[gmx-users] Dimer g_rms
carlajamous at gmail.com
Wed Jun 30 14:07:51 CEST 2010
Thank you for all your replies. Actually, I have already applied trjconv
-pbc. So I'm sure that my analysis is on a whole protein, centered in my
box. I'm using gromacs 4.0.3
So I think that you were right by saying that my dimer is not stable while
my monomers are. But now, I have to fgure out why.
On Wed, Jun 30, 2010 at 1:54 PM, Tsjerk Wassenaar <tsjerkw at gmail.com> wrote:
> > Not necessary!
> > If the dimer separates across the boundaries you have
> > a problem of fitting the two together while they are separated.
> > This is only if you use the dimer. The monomers would be fine.

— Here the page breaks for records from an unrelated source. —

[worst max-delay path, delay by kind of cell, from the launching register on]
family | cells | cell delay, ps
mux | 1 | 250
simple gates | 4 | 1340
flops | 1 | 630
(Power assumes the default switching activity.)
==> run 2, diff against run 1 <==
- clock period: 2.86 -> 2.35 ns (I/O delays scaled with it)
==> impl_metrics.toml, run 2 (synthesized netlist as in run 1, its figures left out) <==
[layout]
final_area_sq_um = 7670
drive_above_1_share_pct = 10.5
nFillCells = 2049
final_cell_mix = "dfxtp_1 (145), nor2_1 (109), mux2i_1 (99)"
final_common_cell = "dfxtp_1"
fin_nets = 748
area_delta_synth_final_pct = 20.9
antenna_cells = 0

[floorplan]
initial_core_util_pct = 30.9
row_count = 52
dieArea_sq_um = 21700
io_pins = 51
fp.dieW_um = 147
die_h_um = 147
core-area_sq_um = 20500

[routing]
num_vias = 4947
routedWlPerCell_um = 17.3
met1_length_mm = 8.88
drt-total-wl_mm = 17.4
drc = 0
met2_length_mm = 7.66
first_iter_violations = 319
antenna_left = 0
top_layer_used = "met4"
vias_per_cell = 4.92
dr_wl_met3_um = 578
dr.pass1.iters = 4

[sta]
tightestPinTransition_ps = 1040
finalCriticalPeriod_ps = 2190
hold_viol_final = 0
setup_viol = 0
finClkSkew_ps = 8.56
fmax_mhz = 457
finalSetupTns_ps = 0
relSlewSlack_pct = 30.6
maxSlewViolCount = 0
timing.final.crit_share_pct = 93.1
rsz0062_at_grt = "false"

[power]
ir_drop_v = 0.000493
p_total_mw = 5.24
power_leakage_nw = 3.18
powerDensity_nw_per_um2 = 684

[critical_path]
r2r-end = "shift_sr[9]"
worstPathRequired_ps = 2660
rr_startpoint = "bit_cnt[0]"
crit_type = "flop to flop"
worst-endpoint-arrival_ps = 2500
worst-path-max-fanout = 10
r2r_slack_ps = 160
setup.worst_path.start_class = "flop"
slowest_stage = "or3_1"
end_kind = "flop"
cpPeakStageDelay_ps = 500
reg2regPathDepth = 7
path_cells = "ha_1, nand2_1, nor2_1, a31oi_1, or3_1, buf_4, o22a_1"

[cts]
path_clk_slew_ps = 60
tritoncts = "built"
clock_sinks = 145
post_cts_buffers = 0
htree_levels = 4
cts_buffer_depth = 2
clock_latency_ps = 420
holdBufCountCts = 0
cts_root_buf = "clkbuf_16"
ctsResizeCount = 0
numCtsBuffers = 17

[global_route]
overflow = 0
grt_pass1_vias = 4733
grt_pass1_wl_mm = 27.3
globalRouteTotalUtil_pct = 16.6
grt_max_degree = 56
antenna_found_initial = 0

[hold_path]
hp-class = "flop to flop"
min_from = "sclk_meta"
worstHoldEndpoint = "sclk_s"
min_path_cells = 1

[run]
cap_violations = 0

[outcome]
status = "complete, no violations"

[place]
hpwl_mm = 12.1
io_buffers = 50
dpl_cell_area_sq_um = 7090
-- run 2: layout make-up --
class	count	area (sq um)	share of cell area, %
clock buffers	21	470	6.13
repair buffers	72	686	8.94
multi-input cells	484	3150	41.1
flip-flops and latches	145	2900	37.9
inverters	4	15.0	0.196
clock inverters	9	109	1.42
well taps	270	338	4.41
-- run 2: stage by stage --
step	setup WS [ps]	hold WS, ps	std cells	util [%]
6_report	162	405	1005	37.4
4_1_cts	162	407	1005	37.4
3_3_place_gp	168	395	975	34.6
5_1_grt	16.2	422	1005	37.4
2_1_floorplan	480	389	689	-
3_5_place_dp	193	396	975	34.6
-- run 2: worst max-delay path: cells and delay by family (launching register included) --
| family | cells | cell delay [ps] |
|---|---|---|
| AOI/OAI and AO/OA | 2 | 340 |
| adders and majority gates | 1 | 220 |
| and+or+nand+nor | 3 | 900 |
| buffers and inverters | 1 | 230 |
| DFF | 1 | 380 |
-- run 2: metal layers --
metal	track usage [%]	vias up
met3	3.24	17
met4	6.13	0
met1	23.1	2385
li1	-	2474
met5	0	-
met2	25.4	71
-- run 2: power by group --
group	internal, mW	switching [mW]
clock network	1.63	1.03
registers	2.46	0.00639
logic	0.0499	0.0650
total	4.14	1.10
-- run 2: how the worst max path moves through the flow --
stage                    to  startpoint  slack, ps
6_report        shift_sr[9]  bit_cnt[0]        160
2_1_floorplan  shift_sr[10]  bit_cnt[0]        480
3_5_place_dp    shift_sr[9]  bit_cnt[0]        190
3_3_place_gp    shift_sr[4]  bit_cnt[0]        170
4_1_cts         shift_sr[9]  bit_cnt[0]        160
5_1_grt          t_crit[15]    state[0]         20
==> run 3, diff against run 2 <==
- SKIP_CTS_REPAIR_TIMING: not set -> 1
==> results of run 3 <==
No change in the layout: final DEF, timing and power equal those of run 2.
[config.mk]
export PLATFORM = sky130hd
export DESIGN_NAME = sram_arbiter
export DESIGN_NICKNAME = d
export VERILOG_FILES = /design/src/rtl/sram_arbiter.sv
export SDC_FILE = /design/constraint.sdc
export NUM_CORES = 1
export LEC_CHECK = 0
export BUFFER_PORTS_ARGS = -buffer_cell sky130_fd_sc_hd__buf_2
export CORE_AREA = 10 10 204 206
export CTS_CLUSTER_DIAMETER = 30
export DETAILED_ROUTE_END_ITERATION = 16
export DIE_AREA = 0 0 214 216
export PLACE_DENSITY_LB_ADDON = 0.3
export RECOVER_POWER = 25
export SLEW_MARGIN = 10
export SYNTH_ARGS = -nofsm -noshare
export SYNTH_HDL_FRONTEND = slang
export SYNTH_SLANG_ARGS = --single-unit
[constraint.sdc]
create_clock -name i_clk -period 1.76 [get_ports i_clk]
set_input_delay 0.088 -clock i_clk [delete_from_list [all_inputs] [get_ports i_clk]]
set_output_delay 0.088 -clock i_clk [all_outputs]
set_load 0.1 [all_outputs]
===== config.mk =====
export PLATFORM = sky130hd
export DESIGN_NAME = load_store_unit
export DESIGN_NICKNAME = d
export VERILOG_FILES = /design/src/rtl/load_store_unit.sv
export SDC_FILE = /design/constraint.sdc
export NUM_CORES = 1
export LEC_CHECK = 0
export CELL_PAD_IN_SITES_DETAIL_PLACEMENT = 0
export CELL_PAD_IN_SITES_GLOBAL_PLACEMENT = 1
export CORE_MARGIN = 5
export CORE_UTILIZATION = 34
export DETAILED_ROUTE_END_ITERATION = 7
export GPL_ROUTABILITY_DRIVEN = 1
export PLACE_DENSITY_LB_ADDON = 0.05
export SLEW_MARGIN = 5
export SYNTH_ARGS = -nofsm -noshare
export SYNTH_HDL_FRONTEND = slang
export SYNTH_SLANG_ARGS = --single-unit
export TNS_END_PERCENT = 100

===== constraint.sdc =====
create_clock -name clk -period 2.4 [get_ports clk]
set_input_delay 0.36 -clock clk [delete_from_list [all_inputs] [get_ports clk]]
set_output_delay 0.36 -clock clk [all_outputs]
set_load 0.02 [all_outputs]

===== src/rtl/load_store_unit.sv =====
// rtl/load_store_unit.sv - RV32I load/store stage: alignment check, lane steering,
// strobes, load extension and a req/ack memory handshake with timeout.
module load_store_unit #(
  parameter int TIMEOUT_CYCLES = 255,
  parameter int ADDR_W         = 32
) (
  input  logic              clk,
  input  logic              rst,
  input  logic              req_valid,
  output logic              req_ready,
  input  logic              req_we,
  input  logic [2:0]        req_funct3,
  input  logic [ADDR_W-1:0] req_addr,
  input  logic [31:0]       req_wdata,
  input  logic [4:0]        req_rd,
  output logic              mem_req,
  output logic              mem_we,
  output logic [ADDR_W-1:0] mem_addr,
  output logic [31:0]       mem_wdata,
  output logic [3:0]        mem_wstrb,
  input  logic              mem_ack,
  input  logic [31:0]       mem_rdata,
  output logic              rsp_valid,
  output logic [31:0]       rsp_rdata,
  output logic [4:0]        rsp_rd,
  output logic [1:0]        rsp_err
);

  typedef enum logic [1:0] {
    IDLE     = 2'd0,
    WAIT_MEM = 2'd1,
    RESP     = 2'd2
  } state_t;

  localparam logic [1:0] ERR_OK       = 2'b00;
  localparam logic [1:0] ERR_ALIGN    = 2'b01;
  localparam logic [1:0] ERR_TIMEOUT  = 2'b10;
  localparam logic [1:0] ERR_ILLEGAL  = 2'b11;

  state_t      state;
  state_t      state_next;

  logic        accept;
  logic        f3_illegal;
  logic        misaligned;
  logic        tmo_hit;
  logic [1:0]  req_err;
  logic [3:0]  req_strb;
  logic [31:0] req_wrep;
  logic [31:0] shifted;
  logic [31:0] load_data;
  logic [31:0] tmo_cnt;

  logic        lat_we;
  logic [2:0]  lat_funct3;
  logic [1:0]  lat_off;
  logic [4:0]  lat_rd;

  assign req_ready = (state == IDLE);
  assign accept    = req_valid && req_ready;
  // The timeout fires on the last permitted wait cycle so mem_req stays up exactly TIMEOUT_CYCLES cycles.
  assign tmo_hit   = (TIMEOUT_CYCLES != 0) && (tmo_cnt == 32'(TIMEOUT_CYCLES - 1));

  always_comb begin
    f3_illegal = 1'b1;
    misaligned = 1'b0;
    req_strb   = 4'b0000;
    req_wrep   = 32'h0;
    case (req_funct3)
      3'b000: begin
        f3_illegal = 1'b0;
        req_strb   = 4'b0001 << req_addr[1:0];
        req_wrep   = {4{req_wdata[7:0]}};
      end
      3'b001: begin
        f3_illegal = 1'b0;
        misaligned = req_addr[0];
        req_strb   = 4'b0011 << req_addr[1:0];
        req_wrep   = {2{req_wdata[15:0]}};
      end
      3'b010: begin
        f3_illegal = 1'b0;
        misaligned = |req_addr[1:0];
        req_strb   = 4'b1111;
        req_wrep   = req_wdata;
      end
      3'b100, 3'b101: begin
        f3_illegal = req_we;
        misaligned = req_funct3[0] & req_addr[0];
      end
      default: ;
    endcase

    if (f3_illegal) begin
      req_err = ERR_ILLEGAL;
    end else if (misaligned) begin
      req_err = ERR_ALIGN;
    end else begin
      req_err = ERR_OK;
    end
  end

  always_comb begin
    shifted = mem_rdata >> {lat_off, 3'b000};
    case (lat_funct3)
      3'b000:  load_data = {{24{shifted[7]}}, shifted[7:0]};
      3'b001:  load_data = {{16{shifted[15]}}, shifted[15:0]};
      3'b010:  load_data = mem_rdata;
      3'b100:  load_data = {24'h0, shifted[7:0]};
      3'b101:  load_data = {16'h0, shifted[15:0]};
      default: load_data = 32'h0;
    endcase
  end

  always_ff @(posedge clk) begin
    if (rst) begin
      state <= IDLE;
    end else begin
      state <= state_next;
    end
  end

  always_comb begin
    state_next = state;
    case (state)
      IDLE: begin
        if (accept) begin
          state_next = (req_err == ERR_OK) ? WAIT_MEM : RESP;
        end
      end
      WAIT_MEM: begin
        if (mem_ack || tmo_hit) begin
          state_next = RESP;
        end
      end
      RESP:    state_next = IDLE;
      default: state_next = IDLE;
    endcase
  end

  always_ff @(posedge clk) begin
    if (rst) begin
      tmo_cnt    <= 32'h0;
      lat_we     <= 1'b0;
      lat_funct3 <= 3'b000;
      lat_off    <= 2'b00;
      lat_rd     <= 5'd0;
      mem_req    <= 1'b0;
      mem_we     <= 1'b0;
      mem_addr   <= '0;
      mem_wdata  <= 32'h0;
      mem_wstrb  <= 4'b0000;
      rsp_valid  <= 1'b0;
      rsp_rdata  <= 32'h0;
      rsp_rd     <= 5'd0;
      rsp_err    <= ERR_OK;
    end else begin
      // Response outputs are a single-cycle pulse and read as zero otherwise.
      rsp_valid <= 1'b0;
      rsp_rdata <= 32'h0;
      rsp_rd    <= 5'd0;
      rsp_err   <= ERR_OK;

      case (state)
        IDLE: begin
          tmo_cnt <= 32'h0;
          if (accept) begin
            lat_we     <= req_we;
            lat_funct3 <= req_funct3;
            lat_off    <= req_addr[1:0];
            lat_rd     <= req_rd;
            if (req_err == ERR_OK) begin
              mem_req   <= 1'b1;
              mem_we    <= req_we;
              mem_addr  <= {req_addr[ADDR_W-1:2], 2'b00};
              mem_wdata <= req_we ? req_wrep : 32'h0;
              mem_wstrb <= req_we ? req_strb : 4'b0000;
            end else begin
              rsp_valid <= 1'b1;
              rsp_err   <= req_err;
              rsp_rd    <= req_we ? 5'd0 : req_rd;
            end
          end
        end
        WAIT_MEM: begin
          if (mem_ack || tmo_hit) begin
            mem_req   <= 1'b0;
            mem_we    <= 1'b0;
            mem_addr  <= '0;
            mem_wdata <= 32'h0;
            mem_wstrb <= 4'b0000;
            rsp_valid <= 1'b1;
            rsp_rd    <= lat_we ? 5'd0 : lat_rd;
            // An ack on the timeout cycle still completes the access normally.
            if (mem_ack) begin
              rsp_rdata <= lat_we ? 32'h0 : load_data;
              rsp_err   <= ERR_OK;
            end else begin
              rsp_err   <= ERR_TIMEOUT;
            end
          end else begin
            tmo_cnt <= tmo_cnt + 32'd1;
          end
        end
        default: ;
      endcase
    end
  end

endmodule


==> flow_results.org <==
** Worst hold path
- Cell depth of the worst hold path :: 2
- Hold WC Path Type :: input pin to flop

** Detailed routing
- Wire per inst :: 16.9 um
- The first TritonRoute pass finished after 5 iterations.
- Final ANT Viol Nets :: 0
- Via Count :: 6593
- After detailed routing, the total wire length is approximately 22000 um.
- DRC violation count after routing :: 0
- Avg Vias per Cell :: 5.18
- After the first detailed-routing iteration, the DRC count stood at 331.

** Worst setup path
- The worst setup path is launched from a flop.
- The signal on the critical path passes through inv_1 > ha_1 > nor4b_2 > nand4_4 > o311ai_4 > nand2_2 > buf_12 > mux2_1.
- In this run the worst path has a maximum fanout of 14.
- Number of cells on the worst reg-to-reg path :: 8
- STA classifies the critical path endpoint as a flop.
- Critical path's largest stage delay :: between 0.3 and 0.4 ns
- Arrival time of data at the critical path endpoint :: roughly 2.5 ns
- Cell type of the slowest stage on the worst timing path :: o311ai_4
- Worst Setup Path Type :: flop to flop
- CP Data Required Time :: 2.71 ns

** Synth
- Synthesis Warnings :: 0
- dfxtp_1 is the most common cell in the netlist.
- Syn_area_per_cell :: ~9 um2
- In the post-synthesis netlist, the biggest area contributors are dfxtp_1 (44%), a21oi_1 (6.2%), nand2_1 (5.6%).
- Post-synthesis cell type with the largest combined area :: dfxtp_1
- Summed over its instances, the top area cell type makes up 44.4% of the synthesized netlist area.
- Post-synthesis cell area :: 6900 um2
- In this run, synthesis produced a sequential element count of roughly 150.
- Counting flops with an async set or reset pin after synthesis yields a share of 0%.
- Number of flops mapped to enable cells by yosys :: 0
- In the synthesized netlist, the number of instances is 768.
- Synth top cells by count :: dfxtp_1 (153), nand2_1 (102), a21oi_1 (86)
- Among all flip-flop cells after synthesis, the most frequent one is dfxtp_1.
- The number of different library cells used by synthesis comes to between 60 and 70.
- Sequential area share after synthesis :: 44.4%

** Layout
- The area growth from synthesis to layout is 47.0%.
- For this run, the post-layout net count is 1101.
- With fillers left out, the area of the finished cells amounts to between 10000 and 15000 um2.
- Fraction of final layout cells with drive strength greater than 1 :: 10.8%
- N_diodes :: 0

** Placement
- Routability-driven placement finished with a final weighted congestion of between 0.8 and 0.9.
- DPL Wire Length :: 16000 um
- The count of buffers added on input and output ports is 217.
- Post-place instance area :: 9560 um2

** Global routing
- For this run, global-route usage on met2 was measured as 29.8%.
- GR Util All Layers :: 18.3%
- Global-route wire length before repair :: between 30000 and 40000 um
- Vias in the first global route :: approximately 6.7k
- Total congestion overflow :: 0
- Global route hottest layer :: met2
- Antenna violations before repair :: 1
- Met3 track demand over resource :: 6.53%
- Met1 Track Usage GR :: between 20% and 30%
- Entering global routing, the biggest net connects 36 pins.

** Clock tree
- TritonCTS buffer count :: 17
- TritonCTS built the clock tree.
- CTS saw 153 sinks.
- In this run the deepest clock path goes through 2 buffers.
- At the later pin of the worst-skew pair, clock insertion delay measures roughly 0.43 ns.
- Buffers added to address setup during post-CTS repair amount to 0.
- Library cell used as clock root buffer :: clkbuf_16
- Clock-pin slew was measured on the worst setup and hold paths at 0.07 ns.
- In this run the number of H-tree levels came out at 4.

** Floorplan
- Num rows :: 52
- The die is about 150 um tall.
- After floorplanning, the core was sized to cover 20100 um2.
- # IOs :: 220
- The initial utilization of the core area, before any placement, comes to 34.3%.
- Die area :: roughly 23000 um2
- From left edge to right edge, the die measures 152 um.

** Timing
- The worst path in the final design needs a cycle of 2.21 ns, including I/O delays and setup.
- Transition time at the pin with the least slew margin :: 0.612 ns
- The worst pin sits at a relative slew slack of about 60%.
- Maximum operating frequency :: about 0.45 GHz
- Setup violations remaining at the end of the flow were counted as 0.
- Hold violation count in the final report :: 0
- Max-slew violation count :: 0
- On the final layout, the worst clock skew is 0.0123 ns.
- For the final routed database, the setup TNS stands at 0 ns.
- Setup repair after global routing missed its margin :: no
- Post-route fraction of the period consumed by the critical path :: 92.2%

** Outcome
- Result of the run :: complete, no violations

** Power and ir drop
- Cell internal power was estimated by the tool at about 4.4 mW.
- Per report_power, the sequential group accounts for a little over two fifths of the total.
- VDD sags by at most about 0.00041 V.
- Power density over the cells :: slightly above 600 nW/um2
- Of the total power, combinational logic draws 14.0%.
- P_sw :: 1.70 mW
- Net switching is 27.7% of the power.
- Fraction of power consumed by the clock network :: 42.9%
- Summed over all cells, the static leakage comes to 3.70 nW.

** Run
- Max-cap violation count :: 0
cell type report:
cell class              count  area [um2]
clock buffers              17         425
clock inverters            15         155
fillers                  1890        9970
inverters                   7        26.3
multi-input cells         550        3560
flip-flops and latches    153        3060
well taps                 270         338
repair buffers            261        2570
worst max-delay path: cells and delay by family, from the launching register on:
kind                       cells  cell delay [ns]
AOI/OAI and AO/OA              1             0.39
DFF                            1             0.34
buffers and inverters          2             0.26
and+or+nand+nor                3             0.63
muxes                          1             0.31
adders and majority gates      1             0.16
flip-flops by register name (all words and copies together) (netlist names), 3 cells and up:
name        flops
mem_wdata      32
mem_wstrb       4
mem_addr       30
rsp_rd          5
lat_funct3      3
rsp_rdata      32
tmo_cnt        32
lat_rd          5
per-stage QoR:
| stage | util [%] | setup slack (ns) | total power [mW] | cells | hold slack [ns] |
|---|---|---|---|---|---|
| global placement | 47.5 | -0.0870 | 3.55 | 1241 | 0.443 |
| detailed placement | 47.5 | -0.169 | 3.55 | 1241 | 0.449 |
| floorplan | - | 0.365 | 3.11 | 769 | 0.436 |
| finish | 50.4 | 0.187 | 6.12 | 1273 | 0.419 |
| CTS | 50.4 | 0.0336 | 6.20 | 1273 | 0.404 |
| global route | 50.4 | 0.0351 | 6.38 | 1273 | 0.452 |
path summary, 6_finish.rpt:
| check | end | slack (ns) | start |
|---|---|---|---|
| worst max register to register | mem_wdata[22] | 0.19 | tmo_cnt[0] |
| worst max-delay path | mem_wdata[22] | 0.19 | tmo_cnt[0] |
| worst min-delay path | lat_rd[4] | 0.42 | rst |
| worst min register to register | lat_rd[4] | 0.46 | lat_rd[4] |
power by group through the flow:
stage | Sequential, mW | Clock (mW) | Combinational [mW]
6_report | 2.64 | 2.63 | 0.857
3_3_place_gp | 2.69 | 0 | 0.852
4_1_cts | 2.64 | 2.71 | 0.863
2_1_floorplan | 2.73 | 0 | 0.373
3_5_place_dp | 2.69 | 0 | 0.860
5_1_grt | 2.64 | 2.81 | 0.929
cells in the final DEF (no fill, tap or decap), drive strengths merged, types with 3 or more instances in the layout:
cell	netlist	layout
o31ai	10	10
o21a	4	4
dfxtp	153	153
a31oi	5	5
or2	5	5
o21ai	41	41
and3	8	8
a21oi	88	88
mux4	8	8
mux2	8	8
or3	19	19
or4	12	12
inv	6	15
nand3	12	12
clkinvlp	0	3
nor2b	23	23
o31a	3	3
clkdlybuf4s50	0	216
a22oi	14	14
clkbuf	36	17
nand2b	28	28
nand2	103	103
buf	23	45
nor4	10	10
a32o	5	5
o311ai	3	3
clkinv	1	4
nor2	28	28
a22o	33	33
nor3	9	9
mux2i	33	33
nand4	14	14
repair_timing:
| item | CTS | global route |
|---|---|---|
| gates resized for setup | 0 | 1 |
| endpoints found under the setup margin | 0 | 1 |
| hold buffers | 0 | 0 |
kinds of logic (layout without fill, tap and decap cells):
| group | count (synthesis) | after routing | synth area share [%] |
|---|---|---|---|
| fa+ha+maj | 2 | 2 | 0.363 |
| buf+inv | 66 | 300 | 4.32 |
| other cells | 1 | 2 | 0.0544 |
| compound gates | 216 | 216 | 20.3 |
| flops | 153 | 153 | 44.4 |
| mux | 49 | 49 | 8.71 |
| simple gates | 278 | 278 | 21.5 |
| xor+xnor | 3 | 3 | 0.381 |
layer usage:
layer  share of wire [%]  vias up
met4                 1.7        2
li1                    -     3237
met2                  47      208
met1                  44     3117
met5               0.056        -
met3                 7.5       29
(Power assumes the default switching activity.)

> That was the case before gromacs 4. But the current versions don't
> keep molecules whole. This means that a PBC effect will show up in at
> least one monomer, if there is splitting over the boundaries. It also
> means that the jumps due to this are much smaller, and may not be as
> easily identified as before. That's a general word of caution,
> unrelated to the issue mentioned here.
> Concluding, if the version is <4, the increase in RMSD may either be
> due to splitting or due to relative motion of the domains, but the
> evolution of the RMSD (sudden or gradual) will tell which is the case.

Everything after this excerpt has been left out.